The study's analysis also cites work by Ludovic Phalippou of Oxford to support the claim that the effective returns obtained by Yale and other private equity endowments, especially in buyouts , were only slightly above the indices of listed stocks. It also shows that this asset class consumes 5% to 6% annually in fees.

That's precisely why Norges, the world's largest sovereign wealth fund, is currently betting on beta, liquidity, and low costs. After discussing the issue, it concluded that the additional return promised by private equity did not compensate for the risks, and maintained a zero allocation in the asset class.

According to Shinohara, another difference between them is in terms of transparency. Yale stopped disclosing asset allocation and performance details by asset class in 2021, when David Swensen died. Norges, on the other hand, has a policy of almost total transparency.

And this difference is curious, given that Yale manages US$44 billion and Norges, more than US$2 trillion, when the exact opposite would be expected - unless they want to hide the source of the results.

Bringing these results to family offices and considering the appropriate allocation to private equity, Longview emphasizes that having no exposure to private equity can be a mistake, especially in a market where the gap between the best and worst managers is enormous.

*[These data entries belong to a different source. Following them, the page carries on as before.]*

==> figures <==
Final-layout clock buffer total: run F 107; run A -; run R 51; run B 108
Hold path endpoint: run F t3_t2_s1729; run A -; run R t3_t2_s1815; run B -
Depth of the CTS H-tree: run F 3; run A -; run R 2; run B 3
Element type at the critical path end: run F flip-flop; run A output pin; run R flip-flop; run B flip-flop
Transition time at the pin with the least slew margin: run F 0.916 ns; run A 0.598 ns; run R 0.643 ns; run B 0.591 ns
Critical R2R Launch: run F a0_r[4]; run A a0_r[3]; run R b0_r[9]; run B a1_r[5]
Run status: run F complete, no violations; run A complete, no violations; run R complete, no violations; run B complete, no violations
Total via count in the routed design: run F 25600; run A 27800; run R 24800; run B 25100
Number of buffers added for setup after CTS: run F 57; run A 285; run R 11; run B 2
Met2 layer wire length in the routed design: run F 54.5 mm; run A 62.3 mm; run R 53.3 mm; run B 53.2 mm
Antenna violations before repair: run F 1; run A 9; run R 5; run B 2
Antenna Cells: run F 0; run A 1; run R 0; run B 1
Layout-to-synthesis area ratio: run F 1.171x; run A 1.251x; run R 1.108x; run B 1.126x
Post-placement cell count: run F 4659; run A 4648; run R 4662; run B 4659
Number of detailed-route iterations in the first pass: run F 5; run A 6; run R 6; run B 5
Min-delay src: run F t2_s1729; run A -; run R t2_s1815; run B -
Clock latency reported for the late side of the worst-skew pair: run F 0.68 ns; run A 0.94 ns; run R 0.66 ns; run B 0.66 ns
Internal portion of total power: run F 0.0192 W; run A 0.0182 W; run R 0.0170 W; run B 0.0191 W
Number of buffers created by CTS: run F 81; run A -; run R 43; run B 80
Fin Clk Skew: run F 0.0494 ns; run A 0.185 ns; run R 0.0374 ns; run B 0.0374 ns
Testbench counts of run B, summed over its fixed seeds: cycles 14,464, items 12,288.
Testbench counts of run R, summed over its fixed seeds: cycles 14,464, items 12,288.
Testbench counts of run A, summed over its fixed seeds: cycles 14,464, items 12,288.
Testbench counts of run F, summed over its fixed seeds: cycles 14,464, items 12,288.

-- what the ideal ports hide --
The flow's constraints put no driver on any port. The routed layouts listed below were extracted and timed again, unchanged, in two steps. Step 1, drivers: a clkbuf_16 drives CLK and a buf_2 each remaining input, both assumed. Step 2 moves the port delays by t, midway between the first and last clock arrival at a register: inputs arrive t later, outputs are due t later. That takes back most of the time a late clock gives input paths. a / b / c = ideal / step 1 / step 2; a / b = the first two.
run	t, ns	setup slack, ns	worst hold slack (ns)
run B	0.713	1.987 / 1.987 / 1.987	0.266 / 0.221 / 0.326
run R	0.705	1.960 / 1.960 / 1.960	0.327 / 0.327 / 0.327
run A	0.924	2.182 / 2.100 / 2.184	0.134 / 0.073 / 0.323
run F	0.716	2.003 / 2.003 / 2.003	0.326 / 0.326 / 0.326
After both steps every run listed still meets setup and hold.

But it also makes an equally important point: family offices are not endowments. Without recurring income, they tend to need more liquidity, more cost control, and less of a fetish for outsourcing asset management.

Therefore, they shouldn't have such a large exposure to illiquid assets like Yale, and the portion they do have could be distributed across other asset classes that have yielded higher returns, such as Special Situations.

"It certainly seems like the time has come to assess how much of this asset class to hold in the portfolio, in a scenario where its golden age has passed," says the founding partner and managing director of Longview.